Come la Chiesa ha letto Proverbs 13:1 attraverso due millenni — Matthew Henry, John Calvin, Agostino d'Ippona, Giovanni Crisostomo e altri, raccolti versetto per versetto dal pubblico dominio.

KJV (1611) · en
A wise son heareth his father’s instruction: but a scorner heareth not rebuke.
BLIVRE (2018) · pt-br
O filho sábio ouve a correção do pai; mas o zombador não escuta a repreensão.
ARC (1995) · pt-br
O filho sábio ouve a instrução do pai; mas o escarnecedor não escuta a repreensão.

Voci attraverso i secoli

Puritani 2

Matthew Henry · 1662 Complete Commentary on the Whole Bible
Introduction
Among the children of the same parents it is no new thing for some to be hopeful and others the contrary; now here we are taught to distinguish. 1. There is great hope of those that have a reverence for their parents, and are willing to be advised and admonished by them.

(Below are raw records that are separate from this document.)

<file path="src/sv/gacrc_pkg.sv">
// Shared types and constants for the GPS-A checksummed line parser.
// No dependencies; used by gacrc_parser and gps_a_crc_line_parser_top.
package gacrc_pkg;

  localparam logic [6:0] MaxLineBytes = 7'd100;

  localparam logic [7:0] ChDollar = 8'h24;
  localparam logic [7:0] ChC      = 8'h43;
  localparam logic [7:0] ChR      = 8'h52;
  localparam logic [7:0] ChComma  = 8'h2C;
  localparam logic [7:0] ChSpace  = 8'h20;
  localparam logic [7:0] ChHigh   = 8'h80;

  localparam logic [15:0] CrcInit = 16'hFFFF;
  localparam logic [15:0] CrcPoly = 16'h8408;

  typedef enum logic [3:0] {
    PH_HUNT    = 4'd0,
    PH_DOLLAR  = 4'd1,
    PH_C1      = 4'd2,
    PH_R       = 4'd3,
    PH_C2      = 4'd4,
    PH_SUM0    = 4'd5,
    PH_SUM1    = 4'd6,
    PH_SUM2    = 4'd7,
    PH_SUM3    = 4'd8,
    PH_COMMA   = 4'd9,
    PH_LINE    = 4'd10
  } phase_e;

  typedef enum logic [1:0] {
    KIND_PAYLOAD  = 2'd0,
    KIND_ACCEPT   = 2'd1,
    KIND_MISMATCH = 2'd2,
    KIND_TOO_LONG = 2'd3
  } kind_e;

  typedef struct packed {
    logic       valid;
    kind_e      kind;
    logic [7:0] data;
    logic [6:0] len;
  } result_t;

endpackage

</file>
<file path="src/sv/gacrc_parser.sv">
// Header hunt, checksum capture, line CRC and end-of-line compare.
// Depends on gacrc_pkg. Holds the parse state; the result is combinational.
module gacrc_parser (
  input  logic               clk_i,
  input  logic               rst_ni,
  input  logic               fire_i,
  input  logic [7:0]         byte_i,
  output gacrc_pkg::result_t res_o
);

  gacrc_pkg::phase_e phase_q, phase_d;
  logic [15:0]       crc_q, crc_d;
  logic [6:0]        cnt_q, cnt_d;
  logic [7:0]        exp_q [4];
  logic              exp_we;
  logic [1:0]        exp_idx;

  function automatic logic [15:0] crc_byte(input logic [15:0] crc, input logic [7:0] b);
    logic [15:0] c;
    c = crc ^ {8'h00, b};
    for (int i = 0; i < 8; i++) begin
      c = c[0] ? ((c >> 1) ^ gacrc_pkg::CrcPoly) : (c >> 1);
    end
    return c;
  endfunction

  function automatic logic [7:0] hex_char(input logic [3:0] v);
    return (v < 4'd10) ? (8'h30 + {4'h0, v}) : (8'h37 + {4'h0, v});
  endfunction

  logic        above_space, printable, match;
  logic [15:0] crc_upd, sum;

  assign above_space = (byte_i > gacrc_pkg::ChSpace) && (byte_i < gacrc_pkg::ChHigh);
  assign printable   = (byte_i >= gacrc_pkg::ChSpace) && (byte_i < gacrc_pkg::ChHigh);
  assign crc_upd     = crc_byte(crc_q, byte_i);
  assign sum         = ~crc_upd;
  assign match       = (exp_q[0] == hex_char(sum[15:12])) && (exp_q[1] == hex_char(sum[11:8]))
                    && (exp_q[2] == hex_char(sum[7:4]))   && (exp_q[3] == hex_char(sum[3:0]));
  assign exp_idx     = 2'(phase_q - gacrc_pkg::PH_SUM0);

  always_comb begin
    phase_d = phase_q;
    crc_d   = crc_q;
    cnt_d   = cnt_q;
    exp_we  = 1'b0;
    res_o   = '{valid: 1'b0, kind: gacrc_pkg::KIND_PAYLOAD, data: 8'h00, len: 7'd0};
    unique case (phase_q)
      gacrc_pkg::PH_DOLLAR:
        phase_d = (byte_i == gacrc_pkg::ChDollar) ? gacrc_pkg::PH_C1 : gacrc_pkg::PH_HUNT;
      gacrc_pkg::PH_C1:
        phase_d = (byte_i == gacrc_pkg::ChC) ? gacrc_pkg::PH_R : gacrc_pkg::PH_HUNT;
      gacrc_pkg::PH_R:
        phase_d = (byte_i == gacrc_pkg::ChR) ? gacrc_pkg::PH_C2 : gacrc_pkg::PH_HUNT;
      gacrc_pkg::PH_C2:
        phase_d = (byte_i == gacrc_pkg::ChC) ? gacrc_pkg::PH_SUM0 : gacrc_pkg::PH_HUNT;
      gacrc_pkg::PH_SUM0, gacrc_pkg::PH_SUM1, gacrc_pkg::PH_SUM2, gacrc_pkg::PH_SUM3: begin
        if (above_space) begin
          exp_we  = 1'b1;
          phase_d = gacrc_pkg::phase_e'(phase_q + 4'd1);
        end else begin
          phase_d = gacrc_pkg::PH_HUNT;
        end
      end
      gacrc_pkg::PH_COMMA: begin
        if (byte_i == gacrc_pkg::ChComma) begin
          phase_d = gacrc_pkg::PH_LINE;
          cnt_d   = 7'd0;
          crc_d   = gacrc_pkg::CrcInit;
        end else begin
          phase_d = gacrc_pkg::PH_HUNT;
        end
      end
      gacrc_pkg::PH_LINE: begin
        res_o.valid = 1'b1;
        if (cnt_q >= gacrc_pkg::MaxLineBytes) begin
          phase_d    = gacrc_pkg::PH_HUNT;
          res_o.kind = gacrc_pkg::KIND_TOO_LONG;
        end else begin
          crc_d = crc_upd;
          if (printable) begin
            cnt_d      = cnt_q + 7'd1;
            res_o.data = byte_i;
          end else begin
            // terminator: CRC already includes it
            phase_d    = gacrc_pkg::PH_HUNT;
            res_o.kind = match ? gacrc_pkg::KIND_ACCEPT : gacrc_pkg::KIND_MISMATCH;
            res_o.len  = cnt_q;
          end
        end
      end
      default:
        phase_d = (byte_i == gacrc_pkg::ChDollar) ? gacrc_pkg::PH_DOLLAR : gacrc_pkg::PH_HUNT;
    endcase
    if (!fire_i) begin
      res_o.valid = 1'b0;
    end
  end

  always_ff @(posedge clk_i or negedge rst_ni) begin
    if (!rst_ni) begin
      phase_q <= gacrc_pkg::PH_HUNT;
      crc_q   <= gacrc_pkg::CrcInit;
      cnt_q   <= 7'd0;
    end else if (fire_i) begin
      phase_q <= phase_d;
      crc_q   <= crc_d;
      cnt_q   <= cnt_d;
    end
  end

  always_ff @(posedge clk_i) begin
    if (fire_i && exp_we) begin
      exp_q[exp_idx] <= byte_i;
    end
  end

endmodule

</file>
<file path="src/sv/gps_a_crc_line_parser_top.sv">
// GPS-A checksummed line parser, top level.
// Depends on gacrc_pkg and gacrc_parser.
//
// Input channel: in_valid_i / in_stall_o / in_byte_i carries slow-data bytes.
// Output channel: out_valid_o / out_stall_i carries result words
// (out_kind_o, out_byte_o, line_length_o). A word moves at a rising edge with
// valid high and stall low.
// The block hunts for "$$CRC", stores four checksum characters, expects a
// comma and then forwards each printable payload byte as a kind-0 word. A
// byte below space or from 0x80 up ends the line and gives one accept or
// mismatch word with the payload length; a line of 100 bytes or more gives one
// drop word. Header bytes give no word.
// A byte taken into the input register goes through the parser into the result register.
// Throughput: one byte per cycle while out_stall_i holds no word, set by the combinational
// CRC/state step between the input register and the result register.
// Reset clears the parse state, the CRC and both stage valids.
// When out_stall_i holds a word, the input register holds its byte and
// in_stall_o rises once that register is full; nothing is dropped.
module gps_a_crc_line_parser_top (
  input  logic       clk_i,
  input  logic       rst_ni,
  input  logic       in_valid_i,
  output logic       in_stall_o,
  input  logic [7:0] in_byte_i,
  output logic       out_valid_o,
  input  logic       out_stall_i,
  output logic [1:0] out_kind_o,
  output logic [7:0] out_byte_o,
  output logic [6:0] line_length_o
);

  logic               in_valid_q;
  logic [7:0]         in_byte_q;
  logic               out_valid_q;
  logic [1:0]         out_kind_q;
  logic [7:0]         out_byte_q;
  logic [6:0]         out_len_q;
  logic               can_out, advance;
  gacrc_pkg::result_t res;

  assign can_out    = !out_valid_q || !out_stall_i;
  assign advance    = in_valid_q && can_out;
  assign in_stall_o = in_valid_q && !can_out;

  gacrc_parser u_parser (
    .clk_i  (clk_i),
    .rst_ni (rst_ni),
    .fire_i (advance),
    .byte_i (in_byte_q),
    .res_o  (res)
  );

  always_ff @(posedge clk_i or negedge rst_ni) begin
    if (!rst_ni) begin
      in_valid_q  <= 1'b0;
      out_valid_q <= 1'b0;
    end else begin
      if (!in_stall_o) begin
        in_valid_q <= in_valid_i;
      end
      if (can_out) begin
        out_valid_q <= res.valid;
      end
    end
  end

  always_ff @(posedge clk_i) begin
    if (in_valid_i && !in_stall_o) begin
      in_byte_q <= in_byte_i;
    end
    if (can_out && res.valid) begin
      out_kind_q <= res.kind;
      out_byte_q <= res.data;
      out_len_q  <= res.len;
    end
  end

  assign out_valid_o   = out_valid_q;
  assign out_kind_o    = out_kind_q;
  assign out_byte_o    = out_byte_q;
  assign line_length_o = out_len_q;

endmodule
</file>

He is a wise son, and is in a far way to be wiser, that hears his father's instruction, desires to hear it, regards it, and complies with it, and does not merely give it the hearing. 2. There is little hope of those that will not so much as hear rebuke with any patience, but scorn to submit to government and scoff at those that deal faithfully with them. How can those mend a fault who will not be told of it, but count those their enemies who do them that kindness?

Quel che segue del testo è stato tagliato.